- _What the task requires_
Nothing but the lines from the one containing "- The area overhead" through the one containing "- The initial", both included, should be given again, each exactly as written below.

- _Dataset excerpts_
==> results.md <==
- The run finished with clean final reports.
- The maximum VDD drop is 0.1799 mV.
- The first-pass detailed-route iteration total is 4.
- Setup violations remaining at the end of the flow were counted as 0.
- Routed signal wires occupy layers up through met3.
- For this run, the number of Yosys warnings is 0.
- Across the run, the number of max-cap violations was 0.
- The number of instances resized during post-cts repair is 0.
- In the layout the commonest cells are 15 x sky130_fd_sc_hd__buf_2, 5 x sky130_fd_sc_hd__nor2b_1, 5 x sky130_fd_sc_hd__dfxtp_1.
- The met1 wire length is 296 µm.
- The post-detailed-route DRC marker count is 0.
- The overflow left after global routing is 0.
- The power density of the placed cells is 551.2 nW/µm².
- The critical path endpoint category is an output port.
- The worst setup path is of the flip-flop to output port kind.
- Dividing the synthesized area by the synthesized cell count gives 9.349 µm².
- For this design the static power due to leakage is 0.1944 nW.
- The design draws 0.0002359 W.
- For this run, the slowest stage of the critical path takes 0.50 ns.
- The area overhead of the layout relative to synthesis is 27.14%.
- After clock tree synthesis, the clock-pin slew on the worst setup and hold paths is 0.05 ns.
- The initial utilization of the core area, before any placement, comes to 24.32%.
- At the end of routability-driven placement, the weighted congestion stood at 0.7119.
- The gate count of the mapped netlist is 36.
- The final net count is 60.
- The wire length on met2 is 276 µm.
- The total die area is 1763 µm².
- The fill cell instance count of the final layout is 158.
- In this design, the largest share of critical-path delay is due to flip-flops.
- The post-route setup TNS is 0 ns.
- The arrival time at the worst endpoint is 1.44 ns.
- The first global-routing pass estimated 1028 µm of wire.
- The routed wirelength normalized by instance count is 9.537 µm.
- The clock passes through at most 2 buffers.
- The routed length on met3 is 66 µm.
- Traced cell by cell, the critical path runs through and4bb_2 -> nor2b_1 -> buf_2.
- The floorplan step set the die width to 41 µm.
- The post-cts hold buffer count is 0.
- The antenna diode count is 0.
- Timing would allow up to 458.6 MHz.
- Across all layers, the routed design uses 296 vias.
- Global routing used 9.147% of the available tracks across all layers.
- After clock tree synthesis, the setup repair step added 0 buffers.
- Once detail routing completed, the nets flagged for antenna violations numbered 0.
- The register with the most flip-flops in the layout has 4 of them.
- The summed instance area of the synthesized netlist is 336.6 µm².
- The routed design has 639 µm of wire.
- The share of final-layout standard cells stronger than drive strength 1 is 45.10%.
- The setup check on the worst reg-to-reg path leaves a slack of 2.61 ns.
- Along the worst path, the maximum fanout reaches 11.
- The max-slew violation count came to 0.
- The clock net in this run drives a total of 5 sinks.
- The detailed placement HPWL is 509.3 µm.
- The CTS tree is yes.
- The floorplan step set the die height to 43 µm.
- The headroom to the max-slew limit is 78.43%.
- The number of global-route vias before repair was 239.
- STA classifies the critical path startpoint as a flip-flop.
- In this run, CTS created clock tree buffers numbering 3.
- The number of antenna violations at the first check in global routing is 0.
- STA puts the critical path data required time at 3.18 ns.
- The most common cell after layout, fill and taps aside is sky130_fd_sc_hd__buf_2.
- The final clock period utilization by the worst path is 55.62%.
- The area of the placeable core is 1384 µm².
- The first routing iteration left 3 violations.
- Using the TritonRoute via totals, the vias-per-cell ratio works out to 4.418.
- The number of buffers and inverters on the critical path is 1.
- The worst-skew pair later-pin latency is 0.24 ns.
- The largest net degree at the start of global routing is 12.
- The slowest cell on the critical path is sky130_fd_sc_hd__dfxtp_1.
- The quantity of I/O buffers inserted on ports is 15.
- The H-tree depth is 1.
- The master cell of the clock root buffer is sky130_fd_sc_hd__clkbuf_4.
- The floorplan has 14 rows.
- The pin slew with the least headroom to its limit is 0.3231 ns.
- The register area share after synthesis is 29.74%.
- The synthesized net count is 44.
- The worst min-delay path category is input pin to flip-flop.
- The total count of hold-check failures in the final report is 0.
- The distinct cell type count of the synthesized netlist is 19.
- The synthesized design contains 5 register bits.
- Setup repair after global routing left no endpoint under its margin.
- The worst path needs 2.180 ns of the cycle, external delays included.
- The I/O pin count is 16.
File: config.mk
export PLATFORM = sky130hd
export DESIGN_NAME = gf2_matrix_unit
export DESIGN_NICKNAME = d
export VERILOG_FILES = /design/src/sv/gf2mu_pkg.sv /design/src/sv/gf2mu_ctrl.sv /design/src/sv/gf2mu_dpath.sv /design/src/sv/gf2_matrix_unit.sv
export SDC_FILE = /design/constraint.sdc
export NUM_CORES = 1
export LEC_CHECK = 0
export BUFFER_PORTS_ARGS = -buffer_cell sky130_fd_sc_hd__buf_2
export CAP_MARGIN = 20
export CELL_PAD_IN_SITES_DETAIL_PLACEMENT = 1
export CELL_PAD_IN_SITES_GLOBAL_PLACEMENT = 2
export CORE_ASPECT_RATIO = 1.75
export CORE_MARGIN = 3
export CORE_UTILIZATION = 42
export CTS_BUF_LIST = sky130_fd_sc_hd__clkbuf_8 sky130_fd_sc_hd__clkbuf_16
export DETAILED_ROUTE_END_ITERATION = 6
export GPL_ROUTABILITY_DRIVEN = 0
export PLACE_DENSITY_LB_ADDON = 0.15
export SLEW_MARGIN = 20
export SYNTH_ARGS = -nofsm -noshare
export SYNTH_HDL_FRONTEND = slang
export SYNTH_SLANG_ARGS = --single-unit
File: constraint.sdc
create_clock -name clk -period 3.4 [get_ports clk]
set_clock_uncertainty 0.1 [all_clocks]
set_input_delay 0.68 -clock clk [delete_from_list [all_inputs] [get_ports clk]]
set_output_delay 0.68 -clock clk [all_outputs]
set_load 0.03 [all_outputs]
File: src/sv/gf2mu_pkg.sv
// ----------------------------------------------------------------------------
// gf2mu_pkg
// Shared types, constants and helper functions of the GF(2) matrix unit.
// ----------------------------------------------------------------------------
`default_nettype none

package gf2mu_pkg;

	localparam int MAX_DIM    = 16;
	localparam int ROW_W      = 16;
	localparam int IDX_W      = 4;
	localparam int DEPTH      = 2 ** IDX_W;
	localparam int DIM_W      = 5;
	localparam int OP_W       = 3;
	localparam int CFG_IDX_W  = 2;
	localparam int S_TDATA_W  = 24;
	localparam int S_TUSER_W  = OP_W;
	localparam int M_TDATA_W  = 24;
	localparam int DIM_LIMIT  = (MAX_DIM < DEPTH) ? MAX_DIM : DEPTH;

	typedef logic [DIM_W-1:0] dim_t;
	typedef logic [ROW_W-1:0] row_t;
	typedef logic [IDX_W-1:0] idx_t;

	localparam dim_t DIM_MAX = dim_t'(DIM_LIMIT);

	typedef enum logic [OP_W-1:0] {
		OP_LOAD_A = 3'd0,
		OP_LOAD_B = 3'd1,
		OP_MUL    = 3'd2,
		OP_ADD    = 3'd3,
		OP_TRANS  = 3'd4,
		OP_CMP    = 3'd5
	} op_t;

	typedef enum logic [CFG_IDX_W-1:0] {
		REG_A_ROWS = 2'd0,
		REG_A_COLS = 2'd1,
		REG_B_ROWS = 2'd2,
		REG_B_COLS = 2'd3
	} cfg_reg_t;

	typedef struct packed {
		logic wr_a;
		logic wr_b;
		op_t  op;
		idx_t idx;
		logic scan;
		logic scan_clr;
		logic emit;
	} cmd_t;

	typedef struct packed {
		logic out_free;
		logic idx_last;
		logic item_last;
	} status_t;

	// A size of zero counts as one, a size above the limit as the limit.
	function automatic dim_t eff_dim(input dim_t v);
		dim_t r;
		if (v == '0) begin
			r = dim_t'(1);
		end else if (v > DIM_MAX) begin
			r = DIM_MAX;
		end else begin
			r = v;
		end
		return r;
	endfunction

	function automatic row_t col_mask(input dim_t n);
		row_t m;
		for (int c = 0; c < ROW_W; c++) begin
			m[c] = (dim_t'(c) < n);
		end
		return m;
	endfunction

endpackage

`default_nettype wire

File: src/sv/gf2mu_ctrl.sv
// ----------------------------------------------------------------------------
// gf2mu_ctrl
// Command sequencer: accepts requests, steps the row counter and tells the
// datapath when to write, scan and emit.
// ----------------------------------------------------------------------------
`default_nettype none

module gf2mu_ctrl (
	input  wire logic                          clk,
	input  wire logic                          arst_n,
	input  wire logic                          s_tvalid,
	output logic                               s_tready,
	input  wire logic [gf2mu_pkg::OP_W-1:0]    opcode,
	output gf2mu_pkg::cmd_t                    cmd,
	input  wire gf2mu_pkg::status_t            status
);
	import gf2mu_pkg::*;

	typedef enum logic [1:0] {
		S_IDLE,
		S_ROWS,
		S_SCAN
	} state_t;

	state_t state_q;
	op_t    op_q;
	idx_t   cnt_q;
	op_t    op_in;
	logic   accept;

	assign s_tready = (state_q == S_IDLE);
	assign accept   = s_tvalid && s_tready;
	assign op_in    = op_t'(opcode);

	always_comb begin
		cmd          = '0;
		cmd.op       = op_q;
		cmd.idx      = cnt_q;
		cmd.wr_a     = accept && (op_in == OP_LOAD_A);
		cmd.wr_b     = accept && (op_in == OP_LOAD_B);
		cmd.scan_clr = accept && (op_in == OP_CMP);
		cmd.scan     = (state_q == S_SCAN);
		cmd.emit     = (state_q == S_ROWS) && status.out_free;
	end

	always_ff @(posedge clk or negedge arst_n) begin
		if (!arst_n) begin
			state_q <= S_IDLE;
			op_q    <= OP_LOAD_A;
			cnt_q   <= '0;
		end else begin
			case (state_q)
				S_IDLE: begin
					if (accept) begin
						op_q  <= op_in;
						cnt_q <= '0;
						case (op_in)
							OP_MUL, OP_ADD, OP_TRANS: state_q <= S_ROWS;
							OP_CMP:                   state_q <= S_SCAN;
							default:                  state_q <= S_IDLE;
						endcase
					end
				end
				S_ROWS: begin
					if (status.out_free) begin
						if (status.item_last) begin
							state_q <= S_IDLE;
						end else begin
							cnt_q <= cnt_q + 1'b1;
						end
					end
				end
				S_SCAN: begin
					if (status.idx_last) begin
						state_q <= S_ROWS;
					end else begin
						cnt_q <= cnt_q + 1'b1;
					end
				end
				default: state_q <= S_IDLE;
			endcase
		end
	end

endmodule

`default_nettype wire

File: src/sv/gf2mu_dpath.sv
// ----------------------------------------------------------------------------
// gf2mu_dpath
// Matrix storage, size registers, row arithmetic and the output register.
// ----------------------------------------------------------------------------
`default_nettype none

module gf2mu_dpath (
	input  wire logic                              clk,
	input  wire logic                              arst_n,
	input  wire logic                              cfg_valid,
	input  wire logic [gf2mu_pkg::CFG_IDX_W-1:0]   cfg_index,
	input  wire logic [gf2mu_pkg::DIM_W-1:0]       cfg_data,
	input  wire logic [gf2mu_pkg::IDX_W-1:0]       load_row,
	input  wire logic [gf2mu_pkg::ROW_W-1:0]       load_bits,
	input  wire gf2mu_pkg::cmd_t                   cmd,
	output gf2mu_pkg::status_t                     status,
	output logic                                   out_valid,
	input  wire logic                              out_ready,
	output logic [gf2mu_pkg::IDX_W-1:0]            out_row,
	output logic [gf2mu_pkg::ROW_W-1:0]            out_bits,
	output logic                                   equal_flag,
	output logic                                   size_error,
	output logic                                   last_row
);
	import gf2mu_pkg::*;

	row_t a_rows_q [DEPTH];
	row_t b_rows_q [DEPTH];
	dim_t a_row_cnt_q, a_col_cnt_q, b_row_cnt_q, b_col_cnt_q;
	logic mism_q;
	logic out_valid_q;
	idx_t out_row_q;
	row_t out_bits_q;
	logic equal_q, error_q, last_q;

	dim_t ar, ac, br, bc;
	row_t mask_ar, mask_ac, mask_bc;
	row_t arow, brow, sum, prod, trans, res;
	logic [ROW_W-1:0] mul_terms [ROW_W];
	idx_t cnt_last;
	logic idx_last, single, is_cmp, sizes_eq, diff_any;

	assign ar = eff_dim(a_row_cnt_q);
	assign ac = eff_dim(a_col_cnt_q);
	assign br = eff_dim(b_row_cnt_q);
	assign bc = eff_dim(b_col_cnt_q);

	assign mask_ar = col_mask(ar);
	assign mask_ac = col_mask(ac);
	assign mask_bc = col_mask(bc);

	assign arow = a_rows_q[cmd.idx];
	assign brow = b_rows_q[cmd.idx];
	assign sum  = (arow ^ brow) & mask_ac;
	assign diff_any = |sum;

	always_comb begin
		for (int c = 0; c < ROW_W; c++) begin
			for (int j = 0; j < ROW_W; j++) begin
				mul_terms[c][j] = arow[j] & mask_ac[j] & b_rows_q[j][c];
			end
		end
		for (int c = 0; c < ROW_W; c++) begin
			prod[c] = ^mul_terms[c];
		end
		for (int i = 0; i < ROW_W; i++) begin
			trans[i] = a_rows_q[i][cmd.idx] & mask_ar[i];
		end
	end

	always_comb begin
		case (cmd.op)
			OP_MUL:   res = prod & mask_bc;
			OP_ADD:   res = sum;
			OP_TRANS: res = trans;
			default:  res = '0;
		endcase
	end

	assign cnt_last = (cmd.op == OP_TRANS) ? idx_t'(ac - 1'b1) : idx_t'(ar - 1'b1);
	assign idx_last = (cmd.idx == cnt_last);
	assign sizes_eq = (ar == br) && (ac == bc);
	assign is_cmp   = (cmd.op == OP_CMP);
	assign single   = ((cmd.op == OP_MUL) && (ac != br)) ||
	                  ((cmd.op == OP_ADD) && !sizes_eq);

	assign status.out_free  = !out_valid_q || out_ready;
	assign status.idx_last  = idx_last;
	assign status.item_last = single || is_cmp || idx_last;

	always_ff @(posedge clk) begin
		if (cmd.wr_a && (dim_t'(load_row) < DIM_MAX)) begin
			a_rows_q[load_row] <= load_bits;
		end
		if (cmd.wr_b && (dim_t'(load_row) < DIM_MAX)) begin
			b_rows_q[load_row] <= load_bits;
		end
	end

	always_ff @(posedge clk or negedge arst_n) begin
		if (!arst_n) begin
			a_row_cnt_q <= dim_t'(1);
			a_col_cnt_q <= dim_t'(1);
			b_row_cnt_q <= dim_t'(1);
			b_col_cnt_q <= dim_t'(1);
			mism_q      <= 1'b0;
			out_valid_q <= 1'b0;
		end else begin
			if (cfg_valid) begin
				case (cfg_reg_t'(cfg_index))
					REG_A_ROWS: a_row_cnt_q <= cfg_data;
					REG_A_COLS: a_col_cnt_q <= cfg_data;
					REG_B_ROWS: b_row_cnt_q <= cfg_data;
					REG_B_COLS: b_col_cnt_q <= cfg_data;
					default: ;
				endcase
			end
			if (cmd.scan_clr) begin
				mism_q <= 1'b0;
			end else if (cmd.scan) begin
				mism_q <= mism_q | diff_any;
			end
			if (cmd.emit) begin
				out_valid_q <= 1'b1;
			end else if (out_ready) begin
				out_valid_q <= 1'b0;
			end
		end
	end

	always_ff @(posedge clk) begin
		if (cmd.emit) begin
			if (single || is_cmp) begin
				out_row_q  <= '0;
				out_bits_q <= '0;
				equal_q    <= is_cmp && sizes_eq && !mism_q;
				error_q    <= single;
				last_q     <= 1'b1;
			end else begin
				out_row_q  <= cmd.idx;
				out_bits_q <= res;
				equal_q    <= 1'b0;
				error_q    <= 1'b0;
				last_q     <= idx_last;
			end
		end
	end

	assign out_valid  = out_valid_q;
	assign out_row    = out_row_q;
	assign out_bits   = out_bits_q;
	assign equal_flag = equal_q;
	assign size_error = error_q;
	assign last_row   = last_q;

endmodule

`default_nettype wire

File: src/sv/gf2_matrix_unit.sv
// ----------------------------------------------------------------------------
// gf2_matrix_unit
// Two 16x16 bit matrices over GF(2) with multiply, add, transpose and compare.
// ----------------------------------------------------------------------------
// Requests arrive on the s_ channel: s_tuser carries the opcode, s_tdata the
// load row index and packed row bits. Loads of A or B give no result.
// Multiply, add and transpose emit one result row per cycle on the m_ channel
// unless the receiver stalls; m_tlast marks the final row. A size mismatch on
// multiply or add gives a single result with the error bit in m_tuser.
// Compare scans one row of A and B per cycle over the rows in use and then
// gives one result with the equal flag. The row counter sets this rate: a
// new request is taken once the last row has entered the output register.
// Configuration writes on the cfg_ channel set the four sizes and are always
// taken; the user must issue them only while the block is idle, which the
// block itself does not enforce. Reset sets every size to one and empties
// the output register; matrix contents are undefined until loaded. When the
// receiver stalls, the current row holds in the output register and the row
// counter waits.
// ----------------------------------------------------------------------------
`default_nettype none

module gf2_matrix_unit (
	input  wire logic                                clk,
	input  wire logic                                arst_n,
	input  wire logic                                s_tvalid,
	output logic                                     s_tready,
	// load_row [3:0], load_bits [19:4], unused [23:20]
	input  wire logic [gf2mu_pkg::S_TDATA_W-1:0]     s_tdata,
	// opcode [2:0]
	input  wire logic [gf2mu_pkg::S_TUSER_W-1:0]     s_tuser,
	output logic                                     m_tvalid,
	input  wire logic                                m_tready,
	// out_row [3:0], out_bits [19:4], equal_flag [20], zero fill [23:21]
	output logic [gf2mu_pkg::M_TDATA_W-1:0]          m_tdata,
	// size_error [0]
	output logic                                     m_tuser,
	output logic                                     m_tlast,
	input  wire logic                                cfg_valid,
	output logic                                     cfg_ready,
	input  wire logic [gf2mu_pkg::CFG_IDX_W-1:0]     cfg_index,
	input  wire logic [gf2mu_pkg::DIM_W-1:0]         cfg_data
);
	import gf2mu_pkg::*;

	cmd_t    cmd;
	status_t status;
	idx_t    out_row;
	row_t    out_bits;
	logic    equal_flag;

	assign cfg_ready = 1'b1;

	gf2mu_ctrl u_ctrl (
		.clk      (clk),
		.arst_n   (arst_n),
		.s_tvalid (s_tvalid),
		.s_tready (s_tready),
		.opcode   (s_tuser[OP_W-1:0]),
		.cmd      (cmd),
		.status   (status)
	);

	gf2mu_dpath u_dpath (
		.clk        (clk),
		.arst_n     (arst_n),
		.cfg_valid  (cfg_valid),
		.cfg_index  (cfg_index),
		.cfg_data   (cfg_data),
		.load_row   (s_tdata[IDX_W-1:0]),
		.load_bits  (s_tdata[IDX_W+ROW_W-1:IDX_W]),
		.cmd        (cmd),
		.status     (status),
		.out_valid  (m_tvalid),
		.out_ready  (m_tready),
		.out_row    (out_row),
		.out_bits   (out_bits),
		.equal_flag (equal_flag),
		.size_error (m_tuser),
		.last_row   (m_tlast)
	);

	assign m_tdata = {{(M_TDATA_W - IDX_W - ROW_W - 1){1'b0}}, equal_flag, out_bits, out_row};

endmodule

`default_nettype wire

- _Response for this exercise_
- The area overhead of the layout relative to synthesis is 27.14%.
- After clock tree synthesis, the clock-pin slew on the worst setup and hold paths is 0.05 ns.
- The initial utilization of the core area, before any placement, comes to 24.32%.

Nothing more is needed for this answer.